• Problem
Where a line of the records contains the word "launching", show that line.
^^^^^^^^^^^^^^^^
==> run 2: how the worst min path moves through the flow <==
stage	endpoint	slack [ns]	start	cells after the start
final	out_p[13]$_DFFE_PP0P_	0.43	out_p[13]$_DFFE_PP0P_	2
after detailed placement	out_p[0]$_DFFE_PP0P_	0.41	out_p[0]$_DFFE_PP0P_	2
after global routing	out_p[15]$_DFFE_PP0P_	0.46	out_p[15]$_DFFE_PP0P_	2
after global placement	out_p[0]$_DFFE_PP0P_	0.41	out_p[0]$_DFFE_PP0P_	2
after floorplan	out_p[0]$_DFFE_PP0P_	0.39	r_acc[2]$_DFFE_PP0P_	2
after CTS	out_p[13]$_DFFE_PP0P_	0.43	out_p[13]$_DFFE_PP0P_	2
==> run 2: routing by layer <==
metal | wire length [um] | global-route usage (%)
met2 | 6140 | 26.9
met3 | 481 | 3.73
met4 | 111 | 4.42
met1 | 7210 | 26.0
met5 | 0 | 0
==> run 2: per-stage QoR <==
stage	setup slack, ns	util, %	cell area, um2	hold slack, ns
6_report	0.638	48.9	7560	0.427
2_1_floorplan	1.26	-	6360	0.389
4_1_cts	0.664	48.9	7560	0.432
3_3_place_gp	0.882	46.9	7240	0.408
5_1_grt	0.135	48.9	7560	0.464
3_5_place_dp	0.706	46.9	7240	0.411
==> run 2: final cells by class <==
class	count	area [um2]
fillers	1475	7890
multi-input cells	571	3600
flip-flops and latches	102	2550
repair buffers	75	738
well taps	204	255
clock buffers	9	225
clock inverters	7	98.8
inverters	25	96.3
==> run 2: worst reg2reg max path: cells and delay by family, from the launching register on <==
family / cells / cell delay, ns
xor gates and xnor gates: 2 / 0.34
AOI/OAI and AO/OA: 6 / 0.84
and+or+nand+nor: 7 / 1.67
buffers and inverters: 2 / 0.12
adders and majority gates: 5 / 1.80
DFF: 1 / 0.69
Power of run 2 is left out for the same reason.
<file path="src/rtl/alu_mc_if.sv">
// ============================================================================
//  Module      : alu_mc_if
//  Description : Request/response bundle for the multi-cycle ALU.
//  Revision    : 1.0 - initial release
// ============================================================================
`default_nettype none

interface alu_mc_if #(
    parameter int BIT_WIDTH = 32
);
    logic                 in_valid;
    logic                 in_ready;
    logic [3:0]           op;
    logic [BIT_WIDTH-1:0] a;
    logic [BIT_WIDTH-1:0] b;
    logic [BIT_WIDTH-1:0] pc;
    logic                 out_valid;
    logic                 out_ready;
    logic [BIT_WIDTH-1:0] r;
    logic                 flag_z;
    logic                 flag_c;

    modport master (
        output in_valid, op, a, b, pc, out_ready,
        input  in_ready, out_valid, r, flag_z, flag_c
    );

    modport slave (
        input  in_valid, op, a, b, pc, out_ready,
        output in_ready, out_valid, r, flag_z, flag_c
    );
endinterface

`default_nettype wire

</file>
<file path="src/rtl/alu_mc.sv">
// ============================================================================
//  Module      : alu_mc
//  Description : ALU with single-cycle logic/arithmetic ops and iterative
//                shift-add multiply / restoring unsigned divide.
//  Revision    : 1.0 - initial release
// ============================================================================
`default_nettype none

module alu_mc #(
    parameter int BIT_WIDTH = 32
) (
    input  logic     clk,
    input  logic     rst,
    alu_mc_if.slave  bus
);
    typedef enum logic [1:0] {
        S_IDLE = 2'd0,
        S_CALC = 2'd1,
        S_DONE = 2'd2
    } state_t;

    localparam int                   c_CNT_W    = (BIT_WIDTH > 2) ? $clog2(BIT_WIDTH) : 1;
    localparam logic [c_CNT_W-1:0]   c_CNT_LAST = c_CNT_W'(BIT_WIDTH - 1);
    localparam logic [c_CNT_W-1:0]   c_CNT_ONE  = c_CNT_W'(1);
    localparam logic [BIT_WIDTH-1:0] c_ONE      = BIT_WIDTH'(1);

    localparam logic [3:0] c_OP_CP   = 4'd0;
    localparam logic [3:0] c_OP_ADD  = 4'd1;
    localparam logic [3:0] c_OP_SUB  = 4'd2;
    localparam logic [3:0] c_OP_NOT  = 4'd3;
    localparam logic [3:0] c_OP_AND  = 4'd4;
    localparam logic [3:0] c_OP_OR   = 4'd5;
    localparam logic [3:0] c_OP_XOR  = 4'd6;
    localparam logic [3:0] c_OP_RSH  = 4'd7;
    localparam logic [3:0] c_OP_LSH  = 4'd8;
    localparam logic [3:0] c_OP_CMPG = 4'd9;
    localparam logic [3:0] c_OP_CMPE = 4'd10;
    localparam logic [3:0] c_OP_CMPL = 4'd11;
    localparam logic [3:0] c_OP_OUTT = 4'd12;
    localparam logic [3:0] c_OP_OUTF = 4'd13;
    localparam logic [3:0] c_OP_MUL  = 4'd14;
    localparam logic [3:0] c_OP_DIVU = 4'd15;

    state_t               r_state;
    state_t               w_state_nxt;
    logic [c_CNT_W-1:0]   r_cnt;
    logic                 r_is_div;
    logic [BIT_WIDTH-1:0] r_a;      // multiplicand (MUL) or dividend/quotient shifter (DIVU)
    logic [BIT_WIDTH-1:0] r_b;      // multiplier shifter (MUL) or divisor (DIVU)
    logic [BIT_WIDTH-1:0] r_acc;    // product accumulator (MUL) or partial remainder (DIVU)
    logic [BIT_WIDTH-1:0] r_res;
    logic                 r_z;
    logic                 r_c;

    logic                 w_accept;
    logic                 w_multicycle;
    logic                 w_last;
    logic [BIT_WIDTH:0]   w_add;
    logic [BIT_WIDTH:0]   w_sub;
    logic [BIT_WIDTH-1:0] w_pc_inc;
    logic [BIT_WIDTH-1:0] w_res;
    logic                 w_c;
    logic [BIT_WIDTH:0]   w_rem_sh;
    logic [BIT_WIDTH:0]   w_diff;
    logic                 w_ge;
    logic [BIT_WIDTH-1:0] w_rem_nxt;
    logic [BIT_WIDTH-1:0] w_quo_nxt;
    logic [BIT_WIDTH-1:0] w_prod_nxt;
    logic [BIT_WIDTH-1:0] w_mc_res;

    assign w_accept     = bus.in_valid && (r_state == S_IDLE);
    assign w_multicycle = (bus.op == c_OP_MUL) || (bus.op == c_OP_DIVU);
    assign w_last       = (r_cnt == c_CNT_LAST);

    assign w_add    = {1'b0, bus.a} + {1'b0, bus.b};
    assign w_sub    = {1'b0, bus.a} - {1'b0, bus.b};
    assign w_pc_inc = bus.pc + c_ONE;

    always_comb begin
        w_res = '0;
        w_c   = 1'b0;
        case (bus.op)
            c_OP_CP:   w_res = bus.a;
            c_OP_ADD:  begin w_res = w_add[BIT_WIDTH-1:0]; w_c = w_add[BIT_WIDTH]; end
            c_OP_SUB:  begin w_res = w_sub[BIT_WIDTH-1:0]; w_c = w_sub[BIT_WIDTH]; end
            c_OP_NOT:  w_res = ~bus.a;
            c_OP_AND:  w_res = bus.a & bus.b;
            c_OP_OR:   w_res = bus.a | bus.b;
            c_OP_XOR:  w_res = bus.a ^ bus.b;
            c_OP_RSH:  w_res = bus.a >> 1;
            c_OP_LSH:  w_res = bus.a << 1;
            c_OP_CMPG: w_res = {BIT_WIDTH{bus.a > bus.b}};
            c_OP_CMPE: w_res = {BIT_WIDTH{bus.a == bus.b}};
            c_OP_CMPL: w_res = {BIT_WIDTH{bus.a < bus.b}};
            c_OP_OUTT: w_res = (&bus.a) ? bus.b : w_pc_inc;
            c_OP_OUTF: w_res = (bus.a == '0) ? bus.b : w_pc_inc;
            default:   w_res = '0;
        endcase
    end

    // Restoring-division step: the trial difference's top bit is the borrow,
    // since the shifted remainder is always below twice the divisor.
    assign w_rem_sh   = {r_acc, r_a[BIT_WIDTH-1]};
    assign w_diff     = w_rem_sh - {1'b0, r_b};
    assign w_ge       = ~w_diff[BIT_WIDTH];
    assign w_rem_nxt  = w_ge ? w_diff[BIT_WIDTH-1:0] : w_rem_sh[BIT_WIDTH-1:0];
    assign w_quo_nxt  = {r_a[BIT_WIDTH-2:0], w_ge};
    assign w_prod_nxt = r_b[0] ? (r_acc + r_a) : r_acc;
    assign w_mc_res   = r_is_div ? w_quo_nxt : w_prod_nxt;

    always_ff @(posedge clk or posedge rst) begin
        if (rst) begin
            r_state <= S_IDLE;
        end else begin
            r_state <= w_state_nxt;
        end
    end

    always_comb begin
        w_state_nxt = r_state;
        case (r_state)
            S_IDLE:  if (bus.in_valid) w_state_nxt = w_multicycle ? S_CALC : S_DONE;
            S_CALC:  if (w_last) w_state_nxt = S_DONE;
            S_DONE:  if (bus.out_ready) w_state_nxt = S_IDLE;
            default: w_state_nxt = S_IDLE;
        endcase
    end

    always_ff @(posedge clk or posedge rst) begin
        if (rst) begin
            r_cnt    <= '0;
            r_is_div <= 1'b0;
            r_a      <= '0;
            r_b      <= '0;
            r_acc    <= '0;
            r_res    <= '0;
            r_z      <= 1'b0;
            r_c      <= 1'b0;
        end else if (w_accept) begin
            if (w_multicycle) begin
                r_cnt    <= '0;
                r_is_div <= bus.op[0];
                r_a      <= bus.a;
                r_b      <= bus.b;
                r_acc    <= '0;
            end else begin
                r_res <= w_res;
                r_z   <= (w_res == '0);
                r_c   <= w_c;
            end
        end else if (r_state == S_CALC) begin
            if (r_is_div) begin
                r_acc <= w_rem_nxt;
                r_a   <= w_quo_nxt;
            end else begin
                r_acc <= w_prod_nxt;
                r_a   <= r_a << 1;
                r_b   <= r_b >> 1;
            end
            if (w_last) begin
                r_cnt <= '0;
                r_res <= w_mc_res;
                r_z   <= (w_mc_res == '0);
                r_c   <= 1'b0;
            end else begin
                r_cnt <= r_cnt + c_CNT_ONE;
            end
        end
    end

    assign bus.in_ready  = (r_state == S_IDLE);
    assign bus.out_valid = (r_state == S_DONE);
    assign bus.r         = r_res;
    assign bus.flag_z    = r_z;
    assign bus.flag_c    = r_c;

endmodule

`default_nettype wire

</file>
<file path="src/flat_wrapper.sv">
// flat-port wrapper written by rule: the top's interface ports become plain ports
module alu_mc_flat 
#(
    parameter int BIT_WIDTH = 32
)
  (clk, rst, bus_in_valid, bus_op, bus_a, bus_b, bus_pc, bus_out_ready, bus_in_ready, bus_out_valid, bus_r, bus_flag_z, bus_flag_c);
  alu_mc_if #(.BIT_WIDTH(BIT_WIDTH)) bus_i ();
  input  logic clk;
  input  logic rst;
  input wire logic [$bits(bus_i.in_valid)-1:0] bus_in_valid;
  input wire logic [$bits(bus_i.op)-1:0] bus_op;
  input wire logic [$bits(bus_i.a)-1:0] bus_a;
  input wire logic [$bits(bus_i.b)-1:0] bus_b;
  input wire logic [$bits(bus_i.pc)-1:0] bus_pc;
  input wire logic [$bits(bus_i.out_ready)-1:0] bus_out_ready;
  output wire logic [$bits(bus_i.in_ready)-1:0] bus_in_ready;
  output wire logic [$bits(bus_i.out_valid)-1:0] bus_out_valid;
  output wire logic [$bits(bus_i.r)-1:0] bus_r;
  output wire logic [$bits(bus_i.flag_z)-1:0] bus_flag_z;
  output wire logic [$bits(bus_i.flag_c)-1:0] bus_flag_c;
  assign bus_i.in_valid = bus_in_valid;
  assign bus_i.op = bus_op;
  assign bus_i.a = bus_a;
  assign bus_i.b = bus_b;
  assign bus_i.pc = bus_pc;
  assign bus_i.out_ready = bus_out_ready;
  assign bus_in_ready = bus_i.in_ready;
  assign bus_out_valid = bus_i.out_valid;
  assign bus_r = bus_i.r;
  assign bus_flag_z = bus_i.flag_z;
  assign bus_flag_c = bus_i.flag_c;
  alu_mc #(.BIT_WIDTH(BIT_WIDTH)) u_core (.clk(clk), .rst(rst), .bus(bus_i));
endmodule
</file>
<file path="config.mk">
export PLATFORM = sky130hd
export DESIGN_NAME = alu_mc_flat
export DESIGN_NICKNAME = d
export VERILOG_FILES = /design/src/rtl/alu_mc_if.sv /design/src/rtl/alu_mc.sv /design/src/flat_wrapper.sv
export SDC_FILE = /design/constraint.sdc
export NUM_CORES = 1
export LEC_CHECK = 0
export ABC_CLOCK_PERIOD_IN_PS = 5100
export CORE_UTILIZATION = 50
export CTS_CLUSTER_DIAMETER = 120
export DETAILED_ROUTE_END_ITERATION = 8
export GPL_ROUTABILITY_DRIVEN = 0
export HOLD_SLACK_MARGIN = 0.06
export PLACE_DENSITY = 0.7
export SYNTH_ARGS = -nofsm -noshare
export SYNTH_HDL_FRONTEND = slang
export SYNTH_SLANG_ARGS = --single-unit
</file>
<file path="constraint.sdc">
create_clock -name clk -period 5.1 [get_ports clk]
set_input_delay 1.02 -clock clk [delete_from_list [all_inputs] [get_ports clk]]
set_output_delay 1.02 -clock clk [all_outputs]
set_load 0.03 [all_outputs]
</file>
Word level (Yosys, flattened, before mapping)
Index checks and enable logic that the tools add are counted.
- divide/modulo/power cells: 0
- $add $sub $neg: 6
- multiply operators: 0
- bitwise operators: 5
- order comparisons: 2
- reductions and logical operators: 15
- equality and inequality tests: 25
- muxes and demuxes: 40
- shift operators: 0
- operators by type and width (kind ; number):
    32-bit two-way mux ; 20
    32-bit one-hot mux with 14 select lines ; 1
    32-bit logical NOT ; 3
    32-bit by 32-bit adder with 33-bit output ; 1
    32-bit by 32-bit subtractor with 33-bit output ; 1
    33-bit by 32-bit subtractor with 33-bit output ; 1
    32-bit by 1-bit adder with 32-bit output, second input constant ; 1
    32-bit adder ; 1
    32-bit bitwise AND ; 1
    32-bit equality test ; 1
    4-bit equality test, second input constant ; 8
    32-bit > comparator ; 1
    32-bit < comparator ; 1
    32-bit inverter ; 1
    32-bit OR ; 1
    32-bit AND reduction ; 1
    32-bit XOR ; 1
    5-bit two-way mux ; 4
    4-bit by 3-bit equality test with 1-bit output, second input constant ; 4
    2-bit != test, second input constant ; 5
    1-bit two-way mux ; 9
    3-bit AND reduction ; 3
    4-bit by 2-bit equality test with 1-bit output, second input constant ; 2
    2-bit two-way mux ; 4
    other kinds (15) ; 17
- register bits after elaboration: 138
- word-level logic and storage cells: 102
- memories kept: 0
- bits in latches: 0
- bits in writable memories: 0
- memory bits (read-only): 0

Logic depth before layout (Yosys ltp)
- word-level depth: 7
- depth in mapped cells: 17
- mapped depth without buffers: 16

Worst setup path before layout
No wires, ideal clock.
- path kind: input to register
- from: in bus_a[5]
- to: reg u_core.r_z (netlist: u_core.bus.flag_z)
- path slack: 880 ps
- stages: 17
- required time: 5024 ps
- data arrival time: 4143 ps
- setup time: 76 ps
- cells stage by stage: clkbuf_2 inv_1 ha_1 buf_2 nand2_2 nor3b_1 o31ai_1 and3b_1 buf_2 o31a_1 o31ai_1 mux2i_1 nor4b_2 or4b_1 nor4_1 nand3_1 o21ai_1
- cells in the longest elaborated chain, start to end: 6
- elaborated cells on any way between the ends: 17
- classes of those cells: add/sub: 2; order compare: 2; eq/ne: 1; mux: 5; bitwise: 4; reduce/logical: 3
- ends and longest elaborated chain (element ; RTL line ; RTL):
    start, declared ; flat_wrapper.sv:12 ; input wire logic [$bits(bus_i.a)-1:0] bus_a;
    parallel branches: the longest is 2 deep, another holds 32-bit by 32-bit subtractor with 33-bit output ; - ;
    32-bit one-hot mux with 14 select lines * ; alu_mc.sv:82 ; case (bus.op)
    32-bit logical NOT * ; alu_mc.sv:148 ; r_z <= (w_res == '0);
    1-bit two-way mux * ; alu_mc.sv:140 ; if (w_multicycle) begin
    1-bit two-way mux * ; alu_mc.sv:139 ; end else if (w_accept) begin
    end signal, assigned ; alu_mc.sv:148 ;
    end signal, assigned ; alu_mc.sv:163 ; r_z <= (w_mc_res == '0);
    end, declared ; alu_mc.sv:52 ; logic r_z;
Mark *: on every way between the ends. The select of a mux whose other input is x is not followed.
A chain may end at the register's enable or synchronous reset.

Worst setup path in the final report
- from: in bus_a[1]
- to: reg u_core.r_z (netlist: u_core.bus.flag_z)
The elaborated chain is that of the path after synthesis.

==> run summary <==
Yosys reg bits = 138
FF-to-FF setup slack = 0.37 ns
TritonCTS Sinks = 138
CTS clock-pin slew for the worst setup and hold paths = 0.06 ns
Worst slew margin = 29.75%
count leader, synth = nor2_1
Max Transition Viols Final = 0
mapped cell area = 0.01847 mm^2
Antenna diodes = 0
Die Height = 194.2 um
CTS buffer count = 17
final hold slack = 0.4808 ns
CTS Buffer Depth = 2
DR vias = 21.77k
I/O Buffers = 139
Seq/Total Area, Yosys = 18.70%
DRT iter0 DRCs = 3,776
Power Total = 10.94 mW
slowest stage delay, CP = 0.51 ns
Detailed Route WL = 75.98 mm
share of layout cells above drive strength 1 = 12.27%
DRC = 0
critical path type = input port to register
most frequent cell on the critical path = buf_4
post-cts sizing count = 0
Worst Slack Setup Final = 0.1531 ns
RR Startpoint = u_core.r_a[31]
CTS tree = built
syn avg cell area = 7.427 um^2
clk root buf = clkbuf_16
HP Class = register to register
htree depth = 4
drt pass-1 iters = 6
R2R depth = 17
initial antenna violation count = 1
status = finished, final reports clean
Layout area overhead = 19.58%
Final Hold Violating Endpoints = 0
Critical Path AT = 5.31 ns
CP Buf/Inv Count = 5
final setup fails = 0
MaxCap Viol Count = 0
Pleak = 9.737 nW
wire length per cell = 23.88 um
synthesized net count = 2,761
ranking of synthesized cells by area = dfrtp_1, ha_1, a21oi_1
final antenna-violating net count = 0
Worst setup SP type = input port
WP data required = 5.47 ns
ys flop type = dfrtp_1
detailed-placement wirelength estimate = 59.15 mm
row cnt = 70
Post-synth ARST share = 100.0%
Ys Warns = 0
Post-synth EDFFs = 0
Worst-Margin Slew = 1.051 ns
WP depth = 16
min Tclk post-route = 4.947 ns
commonest cells in the netlist = nor2_1, a21oi_1, nand2_1
vias in the first global route = 20.72k
setup bufs post-CTS = 0
RSZ-0062 raised after global routing = no
Core Area = 0.03652 mm^2
Fmax = 202.1 MHz
crit-path cells = clkdlybuf4s50_1, buf_4, buf_4, nor4_1, nand4_1, nor2_2, o2bb2ai_2, buf_4, a221oi_1, o211ai_1, nor4_1, buf_4, nand4_1, nor4_1, nand3_1, o21ai_1
area leader, netlist = dfrtp_1
crit path capture type = register
Die X = 194.2 um
final setup skew = 0.01241 ns
PD cells = 495.1 mW/mm^2
CP endpoint = u_core.bus.flag_z
GRT Total Usage = 39.44%
Layout Nets = 2,975
pre-CTS WS = -0.03840 ns
grt ovf = 0
CP max-delay cell = nor4_1
Yosys top cell area share = 18.70%
die area = 0.03772 mm^2
Via density = 6.843
largest net degree at the start of global routing = 77
Hold Path Depth = 1
hold_buf cts = 0
boundary pin count = 140
CP max FO = 13
first-pass GRT wire length = 116.8 mm
Initial Utilization = 50.58%
Tcrit/Tclk final = 97.00%
Worst-Skew Late Latency = 0.45 ns
Critical Path Source = bus_a[1]
reg2reg end = u_core.bus.flag_z
Cells after Synth = 2,487
Max VDD drop = 0.3531 mV
CP delay by family, top = simple AND/OR/NAND/NOR gates
Unique masters post-synth = 108
how the worst min path moves through the flow:
stage               slack [ns]             start          endpoint
floorplan                 0.45    u_core.r_b[31]    u_core.r_b[31]
global placement          0.47    u_core.r_b[31]    u_core.r_b[31]
detailed placement        0.47   u_core.bus.r[1]   u_core.bus.r[1]
CTS                       0.49   u_core.bus.r[1]   u_core.bus.r[1]
global route              0.50   u_core.bus.r[1]   u_core.bus.r[1]
finish                    0.48  u_core.bus.r[17]  u_core.bus.r[17]
through the flow:
stage	cells	utilization, %	setup TNS (ns)	instance area (um^2)
2_1_floorplan	2487	-	0	18470
3_3_place_gp	3150	58.89	0	21510
3_5_place_dp	3150	58.89	-0.03840	21510
4_1_cts	3182	60.48	0	22090
5_1_grt	3182	60.48	0	22090
6_report	3182	60.48	0	22090
metal layers:
metal / share of wire [%] / vias up / global-route usage (%)
met2: 43 / 1557 / 60.55
met5: 0.017 / - / 0
met1: 39 / 10190 / 51.59
li1: - / 9707 / -
met4: 5.9 / 2 / 21.22
met3: 13 / 321 / 8.645
where the power goes:
part           switching, mW  internal [mW]
logic                   4.56           3.05
registers              0.549           1.54
clock network          0.516          0.722
flip-flops by register name, indices dropped and copies added (netlist names):
name and cells:
u_core.bus.flag_c 1, u_core.r_acc 32, u_core.bus.r 32, u_core.r_state 2, u_core.bus.flag_z 1, u_core.r_is_div 1, u_core.r_b 32, u_core.r_a 32
u_core.r_cnt 5
final cells by class:
cell class / instances / area (um^2)
well taps: 468 / 585.6
clock buffers: 19 / 432.9
multi-input cells: 2018 / 13740
repair buffers: 361 / 3103
flip-flops and latches: 138 / 3455
clock inverters: 13 / 146.4
fillers: 3271 / 14430
inverters: 165 / 626.9
worst reg2reg max path: cells and delay by family, from the launching register on:
family                     cells  cell delay (ns)
AOI/OAI and AO/OA              9             2.36
xor gates and xnor gates       1             0.23
adders and majority gates      2             0.66
buffers and inverters          3             0.53
DFF                            1             0.45
and+or+nand+nor                2             0.43
cell families after synthesis:
kind of cell | Yosys count | synth area share (%)
adder cells (fa/ha/maj) | 170 | 11.68
buffers and inverters | 331 | 7.288
AO/OA/AOI/OAI | 908 | 33.77
flip-flops | 138 | 18.70
AND/OR/NAND/NOR | 782 | 20.42
multiplexers | 64 | 3.651
XOR/XNOR | 94 | 4.498
cell usage in the layout, fill, tap and decap left out, drive strengths merged, types with 11 or more instances in the layout:
cell type / n
nor4: 35
nand2b: 22
o21bai: 13
a21oi: 242
o22ai: 48
a2bb2oi: 11
and3: 20
nand3: 54
o211ai: 21
nand4: 39
clkbuf: 19
inv: 166
ha: 166
o221ai: 21
xnor2: 63
dfrtp: 138
clkdlybuf4s50: 138
buf: 223
a221oi: 37
nor3: 58
or2: 11
o21ai: 150
nand2: 180
mux2i: 55
nor2: 269
a211o: 12
nor2b: 23
xor2: 31
o2111ai: 14
or3: 20
a221o: 24
a21o: 49
a32o: 11
a22oi: 36
a211oi: 73
a31oi: 18
o21a: 17
and2: 13
o31ai: 23
Note: power is estimated with default switching activity, not from simulation.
^^^^^^^^^^^^^^^^
• Task solution
==> run 2: worst reg2reg max path: cells and delay by family, from the launching register on <==
worst reg2reg max path: cells and delay by family, from the launching register on:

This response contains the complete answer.